Tuesday, April 27, 2010

Undergraduate Research Symposium

Photo courtesy of Professor Moorthy.

Thursday, April 22, 2010

Presentations and Posters

I'll be presenting to RCOS tomorrow.  My slides are here.  I haven't had as much time to work on this project as I'd like over the past week or so, but I'm hopeful for a little free time at the end of next week.

Saturday, April 10, 2010


So it turns out that pruning does not produce a U-shaped leave-one-out error curve as I expected:
For reference, a 3d plot of the pruned data with k=3:
The densities of computer generated and human papers do look much more comparable, though. The error looks to be uniformly at least slightly higher than without pruning, which is expected.  I pruned by removing only points which were both classified correctly (leave-one-out) and whose removal did not cause any previously removed points to be classified incorrectly.  There are certainly other (probably better) pruning algorithms, but I would expect at least comparable results from them.

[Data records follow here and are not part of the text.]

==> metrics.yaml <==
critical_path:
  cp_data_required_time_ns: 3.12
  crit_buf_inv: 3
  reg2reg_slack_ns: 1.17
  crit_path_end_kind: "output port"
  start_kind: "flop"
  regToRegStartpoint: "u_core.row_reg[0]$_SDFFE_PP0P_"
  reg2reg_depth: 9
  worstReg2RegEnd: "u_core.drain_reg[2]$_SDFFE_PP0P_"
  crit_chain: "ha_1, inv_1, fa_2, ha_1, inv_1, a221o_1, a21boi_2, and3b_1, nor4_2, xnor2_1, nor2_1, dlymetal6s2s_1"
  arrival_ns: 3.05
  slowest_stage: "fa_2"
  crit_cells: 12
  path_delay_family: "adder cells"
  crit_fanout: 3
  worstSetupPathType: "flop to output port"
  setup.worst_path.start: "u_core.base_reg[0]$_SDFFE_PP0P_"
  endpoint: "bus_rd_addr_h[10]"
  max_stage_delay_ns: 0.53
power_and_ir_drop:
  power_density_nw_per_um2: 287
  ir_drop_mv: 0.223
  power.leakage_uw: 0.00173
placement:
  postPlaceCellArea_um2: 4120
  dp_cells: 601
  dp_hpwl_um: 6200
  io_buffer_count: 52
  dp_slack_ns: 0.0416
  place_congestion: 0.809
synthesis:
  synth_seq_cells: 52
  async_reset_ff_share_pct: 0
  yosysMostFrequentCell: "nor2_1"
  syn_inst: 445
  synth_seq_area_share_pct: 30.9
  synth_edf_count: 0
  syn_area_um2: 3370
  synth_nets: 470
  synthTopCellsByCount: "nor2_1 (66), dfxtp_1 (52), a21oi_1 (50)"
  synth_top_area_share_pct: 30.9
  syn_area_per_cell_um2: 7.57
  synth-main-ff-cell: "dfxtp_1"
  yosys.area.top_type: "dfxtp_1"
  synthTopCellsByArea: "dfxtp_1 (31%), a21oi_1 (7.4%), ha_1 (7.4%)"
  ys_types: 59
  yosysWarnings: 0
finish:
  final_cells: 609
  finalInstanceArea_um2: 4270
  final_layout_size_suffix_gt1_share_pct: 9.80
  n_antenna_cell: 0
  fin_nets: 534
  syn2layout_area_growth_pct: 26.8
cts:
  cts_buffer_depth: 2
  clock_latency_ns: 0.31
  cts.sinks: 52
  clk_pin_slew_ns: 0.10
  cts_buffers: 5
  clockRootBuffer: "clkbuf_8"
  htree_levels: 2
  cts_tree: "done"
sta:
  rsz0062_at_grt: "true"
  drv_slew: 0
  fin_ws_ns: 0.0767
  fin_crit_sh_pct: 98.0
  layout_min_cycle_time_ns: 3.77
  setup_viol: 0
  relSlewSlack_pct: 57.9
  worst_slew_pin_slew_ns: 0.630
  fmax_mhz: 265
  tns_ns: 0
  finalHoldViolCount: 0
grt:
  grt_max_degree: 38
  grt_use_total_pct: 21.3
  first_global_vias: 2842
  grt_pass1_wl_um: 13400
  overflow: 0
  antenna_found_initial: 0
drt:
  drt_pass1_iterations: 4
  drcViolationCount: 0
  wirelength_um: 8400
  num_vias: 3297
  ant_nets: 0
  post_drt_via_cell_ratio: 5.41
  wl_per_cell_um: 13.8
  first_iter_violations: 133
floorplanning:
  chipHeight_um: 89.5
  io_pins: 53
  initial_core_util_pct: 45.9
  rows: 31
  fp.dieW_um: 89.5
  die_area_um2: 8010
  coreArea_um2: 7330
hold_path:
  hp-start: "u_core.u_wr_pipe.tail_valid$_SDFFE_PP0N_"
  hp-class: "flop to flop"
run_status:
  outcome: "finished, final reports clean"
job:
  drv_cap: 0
## config.mk

```make
export PLATFORM = sky130hd
export DESIGN_NAME = mips_multicycle_ctrl
export DESIGN_NICKNAME = d
export VERILOG_FILES = /design/src/rtl/mips_multicycle_ctrl.sv
export SDC_FILE = /design/constraint.sdc
export NUM_CORES = 1
export LEC_CHECK = 0
export BUFFER_PORTS_ARGS = -buffer_cell sky130_fd_sc_hd__buf_2
export CORE_MARGIN = 5
export CORE_UTILIZATION = 29
export CTS_CLUSTER_SIZE = 25
export DETAILED_ROUTE_END_ITERATION = 8
export GPL_TIMING_DRIVEN = 0
export SYNTH_ARGS = -nofsm -noshare
export SYNTH_HDL_FRONTEND = slang
export SYNTH_SLANG_ARGS = --single-unit
export TNS_END_PERCENT = 5
```

## constraint.sdc

```tcl
create_clock -name clk -period 2.65 [get_ports clk]
set_input_delay 0.1325 -clock clk [delete_from_list [all_inputs] [get_ports clk]]
set_output_delay 0.1325 -clock clk [all_outputs]
set_load 0.01 [all_outputs]
```

## src/rtl/mips_multicycle_ctrl.sv

```systemverilog
// Multicycle MIPS controller: Moore FSM that sequences a unified-memory
// datapath through fetch/decode/execute/memory/writeback. It stalls on the
// memory request/ack handshake and counts retired instructions.
module mips_multicycle_ctrl #(
    parameter logic [5:0] OP_RTYPE = 6'h00,
    parameter logic [5:0] OP_LW    = 6'h23,
    parameter logic [5:0] OP_SW    = 6'h2B,
    parameter logic [5:0] OP_BEQ   = 6'h04,
    parameter int         CNT_W    = 16
) (
    input  logic             clk,
    input  logic             rst,
    input  logic [5:0]       opcode,
    input  logic             mem_ack,
    output logic             mem_read,
    output logic             mem_write,
    output logic             i_or_d,
    output logic             ir_write,
    output logic             pc_write,
    output logic             pc_write_cond,
    output logic [1:0]       pc_source,
    output logic             alu_src_a,
    output logic [1:0]       alu_src_b,
    output logic [1:0]       alu_op,
    output logic             reg_dst,
    output logic             reg_write,
    output logic             mem_to_reg,
    output logic             illegal,
    output logic [3:0]       state,
    output logic [CNT_W-1:0] instr_count
);

    typedef enum logic [3:0] {
        S_FETCH   = 4'd0,
        S_DECODE  = 4'd1,
        S_MEMADR  = 4'd2,
        S_MEMRD   = 4'd3,
        S_MEMWB   = 4'd4,
        S_MEMWR   = 4'd5,
        S_REX     = 4'd6,
        S_RWB     = 4'd7,
        S_BRANCH  = 4'd8,
        S_ILLEGAL = 4'd9
    } st_t;

    st_t        st;
    logic [5:0] op_q;
    logic       illegal_q;

    // State sequencing, opcode capture, sticky illegal flag and retire counter.
    // Everything after DECODE steers on op_q so a changing IR cannot upset
    // an instruction already in flight.
    always_ff @(posedge clk or posedge rst) begin
        if (rst) begin
            st          <= S_FETCH;
            op_q        <= 6'h00;
            instr_count <= '0;
            illegal_q   <= 1'b0;
        end else begin
            case (st)
                S_FETCH:  if (mem_ack) st <= S_DECODE;
                S_DECODE: begin
                    op_q <= opcode;
                    if (opcode == OP_LW || opcode == OP_SW) st <= S_MEMADR;
                    else if (opcode == OP_RTYPE)            st <= S_REX;
                    else if (opcode == OP_BEQ)              st <= S_BRANCH;
                    else begin
                        st        <= S_ILLEGAL;
                        illegal_q <= 1'b1;
                    end
                end
                S_MEMADR: st <= (op_q == OP_LW) ? S_MEMRD : S_MEMWR;
                S_MEMRD:  if (mem_ack) st <= S_MEMWB;
                S_MEMWB: begin
                    st          <= S_FETCH;
                    instr_count <= instr_count + CNT_W'(1);
                end
                S_MEMWR: if (mem_ack) begin
                    st          <= S_FETCH;
                    instr_count <= instr_count + CNT_W'(1);
                end
                S_REX:    st <= S_RWB;
                S_RWB, S_BRANCH: begin
                    st          <= S_FETCH;
                    instr_count <= instr_count + CNT_W'(1);
                end
                // Trapped until reset; counter stays frozen.
                S_ILLEGAL: st <= S_ILLEGAL;
                default:   st <= S_FETCH;
            endcase
        end
    end

    // Moore decode of the registered state. The FETCH load strobes wait for
    // the ack, and are held low while rst is asserted so reset is quiet.
    always_comb begin
        mem_read      = 1'b0;
        mem_write     = 1'b0;
        i_or_d        = 1'b0;
        ir_write      = 1'b0;
        pc_write      = 1'b0;
        pc_write_cond = 1'b0;
        pc_source     = 2'b00;
        alu_src_a     = 1'b0;
        alu_src_b     = 2'b00;
        alu_op        = 2'b00;
        reg_dst       = 1'b0;
        reg_write     = 1'b0;
        mem_to_reg    = 1'b0;
        case (st)
            S_FETCH: begin
                mem_read  = 1'b1;
                alu_src_b = 2'b01;
                ir_write  = mem_ack & ~rst;
                pc_write  = mem_ack & ~rst;
            end
            S_DECODE: alu_src_b = 2'b11;
            S_MEMADR: begin
                alu_src_a = 1'b1;
                alu_src_b = 2'b10;
            end
            S_MEMRD: begin
                mem_read = 1'b1;
                i_or_d   = 1'b1;
            end
            S_MEMWB: begin
                reg_write  = 1'b1;
                mem_to_reg = 1'b1;
            end
            S_MEMWR: begin
                mem_write = 1'b1;
                i_or_d    = 1'b1;
            end
            S_REX: begin
                alu_src_a = 1'b1;
                alu_op    = 2'b10;
            end
            S_RWB: begin
                reg_write = 1'b1;
                reg_dst   = 1'b1;
            end
            S_BRANCH: begin
                alu_src_a     = 1'b1;
                alu_op        = 2'b01;
                pc_write_cond = 1'b1;
                pc_source     = 2'b01;
            end
            default: ;
        endcase
    end

    assign illegal = illegal_q;
    assign state   = st;

endmodule

```

Word-level counts from Yosys, hierarchy flattened. Cells that the tools add are included.

Logic and storage cells: 60. Output and inout port bits: 37. Bits of input ports: 9. Flip-flop bits (word level): 27.

Add/sub/neg operators: 1. Reductions and logical operators: 12. Multiplexer cells: 22. Bitwise operators: 5. Eq/ne operators: 16.

Operator list (number): 16-bit case mux with 2 select lines (1); 4-bit case mux with 7 select lines (1); 4-bit 2-to-1 mux (5); 6-bit == test (second input constant) (3); 16-bit by 1-bit adder with 16-bit output (second input constant) (1); 4-bit by 3-bit == test with 1-bit output (second input constant) (4); 16-bit 2-to-1 mux (1); 1-bit 2-to-1 mux (11); 4-bit by 2-bit == test with 1-bit output (second input constant) (2); 4-bit == test (second input constant) (2); 6-bit by 3-bit == test with 1-bit output (second input constant) (1); 6-bit logical NOT (1); 2-bit inequality test (second input constant) (3); 2-bit case mux with 3 select lines (1); 2-bit OR reduction (3); 3-bit OR reduction (2); 4-bit by 1-bit == test with 1-bit output (second input constant) (1); 4-bit logical NOT (1); 1-bit NOT (4); 2-bit case mux with 2 select lines (1); 4-bit AND reduction (1); 3-bit 2-to-1 mux (1); 3-bit AND reduction (1); 2-bit AND reduction (1); 3 further kinds (3).

Longest topological paths before layout. Gate-level depths: netlist (run 1).

Word-level depth: 5. Gate-level depth with buffers: 6. Mapped depth without buffers: 4.

Worst setup path after synthesis (run 1). Ideal clock, no wire load.

Path type: flip-flop to flip-flop. From: register st[1] (netlist: state[1]). To: register instr_count[1]. Arrival: 1615 ps. Period minus slack after synthesis: 1743 ps. Stages on the path, launching flop included: 5. Required time: 2522 ps. Setup time: 128 ps. Slack: 907 ps. Path buffers: 1. Cell sequence: dfrtp_1 > or3b_1 > a31oi_4 > buf_6 > mux2_1.

Word-level cells in the longest chain between the ends: 4. Elaborated cells on any way between the ends: 9. Those cells by class: eq/ne (5); mux (1); reduce/logical (3).

RTL lines: start, declared (RTL line 46) `st_t st;`; start signal, assigned (RTL line 72) `S_MEMADR: st <= (op_q == OP_LW) ? S_MEMRD : S_MEMWR;`; 4-bit by 3-bit == test with 1-bit output / 4-bit == test (equally long branches) (RTL line 60) `case (st)`; 3-bit OR reduction (no line); 2-bit nonzero test (no line); 2-bit AND reduction (no line); end signal, assigned (RTL line 76) `instr_count <= instr_count + CNT_W'(1);`; end signal, assigned (RTL line 80) `instr_count <= instr_count + CNT_W'(1);`; end signal, assigned (RTL line 85) `instr_count <= instr_count + CNT_W'(1);`; end, declared (RTL line 30) `output logic [CNT_W-1:0] instr_count`.

Parallel ways exist; a longest one is shown, timed or not. A chain may end at the register's enable or synchronous reset.

Worst setup path after layout (run 1).
From: register st[3] (netlist: state[3]). To: output port pc_write.

Word-level cells in the longest chain between the ends: 2.

RTL lines: 4-bit logical NOT (RTL line 110) `case (st)`; 1-bit 2-to-1 mux (RTL line 110); end, declared (RTL line 19) `output logic pc_write,`.

Every way passes these cells.

==> metrics.txt, run 1 <==
area of the multi-input gates slightly below 800 sq um; Setup Buffers After CTS 0; leakage 0.9335 nW; crit path cell chain clkbuf_1 > nor2_1 > and4_1 > buf_4 > buf_2; Syn Inst Count 148; initial antenna violation count 0; Tmin final 1.861 ns; WL final around 3400 microns; DP Wirelength 2522 microns; area of the die roughly 6900 sq um; IO Port Bufs 44; Distinct cells, synth 41; DRT Pass-1 Iters 4; Post-synth ARST share 1.000; Nets 207; chip width 82.91 microns; Reg clk slew, reported paths 0.10 ns; GR Overflow Total 0; clock latency on the worst-skew pair around 0.28 ns; Routability Congestion 0.7601; sequential area share after synthesis 0.4383; CTS buffer count 3; endpoint class of the critical path output pin; total power ~1.5 mW; core area 5140 sq um; Max VDD drop 0.0004067 V; # fillers around 530; CP delay by family, top buffers and inverters; mapped cell area 1541 sq um; post-CTS sizing 0; hold_buf cts 0; Post-Syn Nets around 160; clock skew 0.01324 ns; Via density about 4.6; Layout Cells excl Fill ~270; row count 26; Yosys top cell by area dfrtp_1; CP arrival 1.73 ns; clock buffer depth 2; CP Buf/Inv Count 3; setup violators final 0; Root Driver clkbuf_8; first-pass GRT wire length a little under 6000 microns; Ports 46; crit path max fanout 10; ant diodes 0; Total GRT Usage 0.09946; Area after DPL 1849 sq um; die height 82.91 microns; DRT iter0 DRCs 48; wire length per cell 12.62 microns; maxcap violations 0; CTS tree built; total negative setup slack 0 ns; Initial Utilization 0.2999; post-route cell area 1898 sq um; CTS H-tree lvls 1; Ys Warns 0; PwrDens about 800 nW/um^2; #FFs+latches synth 27; Synth Flop Type dfrtp_1; delay of the slowest cell on the worst path around 0.48 ns; Post-synth EDFFs 0; top-area cell type share of the netlist area 0.4383; CP Class reg -> out; outcome completed; largest net degree at the start of global routing 29; Critical Path Start Type register; relative slew slack 0.2846; Worst Tran Pin Value roughly 1.1 ns; drt drc 0; final period utilization 0.7023; Final ANT Viol Nets 0; FF+latch area 675.6 sq um; CP max stage cell dfrtp_1; HP Class in -> async; Area growth, synth to finish 23.13%; synthesized area per cell 10.42 sq um; clock tree sinks 27; vias around 1200; Worst EP required 2.52 ns; main area contributors after synthesis dfrtp_1 (44%), xor2_1 (7.4%), mux2_2 (5.8%); placed cells 262; Hold Vio Cnt, Final 0; max-slew violations 0; FMAX 537.4 MHz; RSZ-0062 raised after global routing no; vias in the first global route between 1000 and 1500; layout cells sized above 1 0.3776
worst reg2reg max path, stage by stage (launching register included):
cell	delay (ns)
dfrtp_1	0.45
or3b_1	0.44
a31oi_4	0.31
buf_6	0.21
mux2_1	0.32
cells in the final DEF (no fill, tap or decap), drive strengths merged, types with 2 or more instances in the layout:
cell,synthesis,routed
nand2b,5,5
xor2,13,13
xnor2,3,3
nor4,5,5
and4,2,2
nand4,3,3
clkbuf,2,5
nor3,10,10
a21oi,3,3
mux2,9,9
nand3,6,6
o21ai,6,6
nor2,13,13
nor4b,2,2
and3,2,2
nor3b,2,2
o32ai,2,2
nand2,6,6
dfrtp,27,27
inv,5,5
buf,8,52
per-layer routing:
| layer | up-vias | share of wire | global-route usage |
|---|---|---|---|
| met5 | - | 0 | 0 |
| met4 | 0 | 0.0068 | 0.02675 |
| met3 | 2 | 0.057 | 0.02277 |
| met2 | 35 | 0.44 | 0.1523 |
| met1 | 583 | 0.49 | 0.1403 |
| li1 | 615 | - | - |
cells in the mapped netlist, types with 2 or more instances:
cell type / n
dfrtp_1: 27
nor2_1: 13
xor2_1: 13
mux2_2: 8
nand2_1: 6
nand3_1: 6
nor3_1: 6
o21ai_0: 6
inv_1: 5
nand2b_1: 5
nor4_1: 5
buf_4: 4
a21oi_1: 3
nand4_1: 3
nor3_2: 3
xnor2_1: 3
and3_1: 2
and4_1: 2
buf_2: 2
buf_6: 2
clkbuf_1: 2
nor3b_2: 2
o32ai_1: 2
final cells by class:
| cell class | instances | share of cell area |
|---|---|---|
| multi-input cells | 106 | 0.4094 |
| repair buffers | 44 | 0.1160 |
| inverters | 5 | 0.009888 |
| well taps | 70 | 0.04614 |
| clock buffers | 3 | 0.02175 |
| clock inverters | 1 | 0.003955 |
| plain buffers | 10 | 0.03691 |
| flip-flops and latches | 27 | 0.3560 |
cell families (layout without fill, tap and decap cells):
group	count (synthesis)	count (layout)	share of synthesized area
buffers and inverters	15	63	0.05763
XOR/XNOR	16	16	0.09091
adder cells (fa/ha/maj)	1	1	0.008116
other	1	1	0.002433
AO/OA/AOI/OAI	16	16	0.07468
AND/OR/NAND/NOR	63	63	0.2622
multiplexers	9	9	0.06575
flip-flops	27	27	0.4383
power breakdown:
group	internal, mW	total [mW]	leakage (nW)	switching, mW
logic	0.317	0.667	0.568	0.350
clock network	0.107	0.239	0.0217	0.132
registers	0.514	0.614	0.343	0.0999
total	0.938	1.52	0.934	0.582
final timing paths:
path	start	endpoint	slack, ns	cells past startpoint
setup / recovery	state[3]$_DFFE_PP0P_	pc_write	0.79	5
hold / removal	rst	instr_count[1]$_DFFE_PP0P_	0.10	2
setup reg to reg	state[1]$_DFFE_PP0P_	instr_count[1]$_DFFE_PP0P_	0.82	4
hold reg to reg	instr_count[15]$_DFFE_PP0P_	instr_count[15]$_DFFE_PP0P_	0.46	1
max in group asynchronous	rst	op_q[4]$_DFFE_PP0P_	1.89	2
min in group clk	opcode[3]	op_q[3]$_DFFE_PP0P_	0.11	2
sequential cells by signal (all words and copies together) (netlist names):
| name | flops |
|---|---|
| instr_count | 16 |
| op_q | 6 |
| state | 4 |
| illegal | 1 |
metrics by stage:
stage	util	hold slack, ns	setup slack, ns
after floorplan	-	0.1907	0.9074
after global placement	0.3598	0.3860	0.7899
after detailed placement	0.3598	0.3902	0.8108
after CTS	0.3693	0.1074	0.7822
after global routing	0.3693	0.1161	0.6490
final	0.3693	0.1043	0.7890
Note: power is estimated with default switching activity, not from simulation.
==> run 2: changes to the inputs <==
- clock period: 2.65 -> 1.7 ns (I/O delays scaled with it)
==> run 2 against run 1 <==
The run now ends with negative setup slack left; sequential cell count unchanged; die area stayed put; via count grew 4.3%; critical path depth increased by 2; total power rose by 76%; clock skew decreased by 0.0078 ns; sequential power up 57%; setup slack lost 0.79 ns; routed wire length rose by 9.1%; cell area is 13% higher; count of clock-buffer cells in the layout unchanged; combinational power increased by 100%; critical path type is now reg -> reg; critical endpoint is now instr_count[11]$_DFFE_PP0P_; largest cell class unchanged; largest power group unchanged.
==> metrics.txt, run 2 (same netlist as run 1, synthesis figures left out) <==
outcome finished with violations; failing checks negative setup slack; CTS tree built; vias 1288; RSZ-0062 raised after global routing yes; drt drc 0; CP Class reg -> reg; Tmin final about 1.7 ns; delay of the slowest cell on the worst path around 0.42 ns; largest net degree at the start of global routing 28; CP Buf/Inv Count 3; area of the die 6873 sq um; RR Endpoint instr_count[11]$_DFFE_PP0P_; max reg flops 16; endpoint class of the critical path register; DRT iter0 DRCs 60; Total GRT Usage 0.1041; initial antenna violation count 0; met1 wire length 1807 microns; most common cell after layout, fill and taps aside buf_2; DRT Pass-1 Iters 3; Initial Utilization 0.2999; Worst Setup SP state[0]$_DFFE_PP0P_; layout cells sized above 1 0.4712; R2R cell count 7; IO Port Bufs 44; final worst setup slack -0.004204 ns; Critical Path Start Type register; relative slew slack 0.5876; area of the multi-input gates 873.3 sq um; CTS H-tree lvls 1; setup violators final 2; max-slew violations 0; end point of the critical path instr_count[11]$_DFFE_PP0P_; final period utilization 1.002; clock latency on the worst-skew pair 0.27 ns; Hold Vio Cnt, Final 0; total power 2.671 mW; FMAX between 500 and 600 MHz; Reg clk slew, reported paths ~0.10 ns; clock skew 0.005392 ns; most frequent cells in the layout buf_2 (44), dfrtp_1 (24), xor2_1 (13); clock buffer depth 2; CP max stage cell dfrtp_1; crit path cell chain buf_6 > nor4b_4 > a31oi_4 > buf_6 > buf_4 > nor3_2 > xor2_1; CTS buffer count 3; Final ANT Viol Nets 0; HP Class in -> reg; crit path max fanout 6; Max Used Layer met4; FF+latch area 679.4 sq um; Max VDD drop 0.0008602 V; vias in the first global route about 1200; wire length per cell 13.18 microns; ant diodes 0; GR Overflow Total 0; met3 wire len 117 microns; Area growth, synth to finish 38.56%; Crit. path cell count 7; # fillers 528; worst slack at placement -0.09614 ns; core area 5140 sq um; reg-to-reg startpoint state[0]$_DFFE_PP0P_; metal2 WL 1724 microns; PwrDens ~1300 nW/um^2; Min Hold Slack 0.06370 ns; Ports 46; fin util 0.4155; total negative setup slack -0.004589 ns; Nets 219; CP arrival between 1.5 and 2 ns; crit-path most repeated cell buf_6; CP delay by family, top simple AND/OR/NAND/NOR gates; Via density between 4 and 5; post-route cell area 2136 sq um; Biggest register instr_count; Worst Tran Pin Value 0.6129 ns; Layout Cells excl Fill 278; DP Wirelength 2538 microns; placed cells between 200 and 300; die height 82.91 microns; chip width 82.91 microns; Area after DPL 1851 sq um; maxcap violations 0; leakage around 1.1 nW; row count 26; r2r setup slk -0.004 ns; Worst EP required 1.90 ns; Worst Hold Depth 2; clock tree sinks 27; Root Driver clkbuf_8; WL final roughly 3700 microns; first-pass GRT wire length a little under 6000 microns; Routability Congestion around 0.84
==> run 2: cell count changes in the layout (fill, tap and decap cells not counted), sizes merged <==
cell,change
buf,+11
clkinvlp,+1
dlygate4sd3,+1
inv,-1
==> run 2: worst min path at each step <==
stage / end / slack (ns) / from
after floorplan: illegal$_DFFE_PP0P_ / 0.14 / rst
after global placement: op_q[3]$_DFFE_PP0P_ / 0.34 / opcode[3]
after detailed placement: op_q[3]$_DFFE_PP0P_ / 0.35 / opcode[3]
after CTS: op_q[3]$_DFFE_PP0P_ / 0.06 / opcode[3]
after global routing: op_q[3]$_DFFE_PP0P_ / 0.06 / opcode[3]
final: op_q[3]$_DFFE_PP0P_ / 0.06 / opcode[3]
==> run 2: what timing repair did <==
item,4_1_cts,5_1_grt
hold endpoints to repair,27,0
gates resized for setup,12,16
hold buffers,2,0
pin swaps,3,13
setup buffers,6,4
setup endpoints to repair,9,22
==> run 2: routing by layer <==
layer | track usage | up-vias
met5 | 0 | -
met4 | 0.02377 | 0
met3 | 0.02871 | 2
met2 | 0.1625 | 26
met1 | 0.1430 | 617
li1 | - | 643
==> run 2: layout make-up <==
type | count | share of cell area
buffer | 10 | 0.03339
clock buffer | 3 | 0.01933
clock inverter | 1 | 0.003515
inverter | 5 | 0.01054
multi-input combinational | 106 | 0.4089
sequential | 27 | 0.3181
tap | 70 | 0.04101
timing repair buffer | 56 | 0.1652
==> run 2: report_power, final <==
part / leakage [nW] / switching (mW) / internal [mW]
registers: 0.339 / 0.159 / 0.804
clock network: 0.0217 / 0.201 / 0.166
logic: 0.727 / 0.653 / 0.687
==> run 2: worst register-to-register path, stage by stage, from the launching register on <==
cell and delay [ns]:
dfrtp_1 0.42, buf_6 0.14, nor4b_4 0.34, a31oi_4 0.10, buf_6 0.17, buf_4 0.13, nor3_2 0.18, xor2_1 0.15
==> run 3: changes to the inputs <==
- CORE_MARGIN: 5 -> 2
- RECOVER_POWER: not set -> 100
==> run 3 against run 2 <==
Via count about the same; clock power down 2%; core utilization down 1.5 points; first-iteration DRC count down 8.3%; register-to-register slack better by 0.02 ns; sequential share of layout area up 1.4 points; largest cell class unchanged; sequential power up 0.5%; hold slack better by 0.0076 ns; routed wire length down 8.0%; largest power group unchanged; critical path depth down 1; the flow now finishes without violations; count of clock-buffer cells in the layout up 1.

I will try using a validation set instead of leave-one-out cross-validation just for kicks, but it's looking increasingly like k=3 is the way to go.

Wednesday, April 7, 2010

Error Analysis for Nearest Neighbor Classifiers

So I finally go around to gathering more data and testing different nearest neighbor classifiers.  Interestingly, k=3 (as in k-nearest-neighbor) gave the best results with 200 data points using leave-one-out cross validation (2 incorrectly classified points, 1% error):

Although 1% is great, this reminds me that Professor Magdon mentioned the density of points being a problem for nearest neighbor classifiers during the poster session.  Although a higher k provides regularization and would typically decrease the leave-one-out error estimate (at least until a point), the high density of the computer-generated papers creates an artificially large region that gets classified as computer generated with a high k.  Unfortunately this problem will only get worse with more data points if I stick with a nearest neighbor classifier and don't address the issue.  A plot of the 200 data points:
The two computer generated groups can be seen in the lower left of the image.  

Fortunately I can use a pruning algorithm to rid the dataset of some 'unneeded' points, which should decrease the density of the computer generated papers.  The idea will be to prune for each k value, run cross validation on each resulting data set with the chosen k value, and finally plot the error again.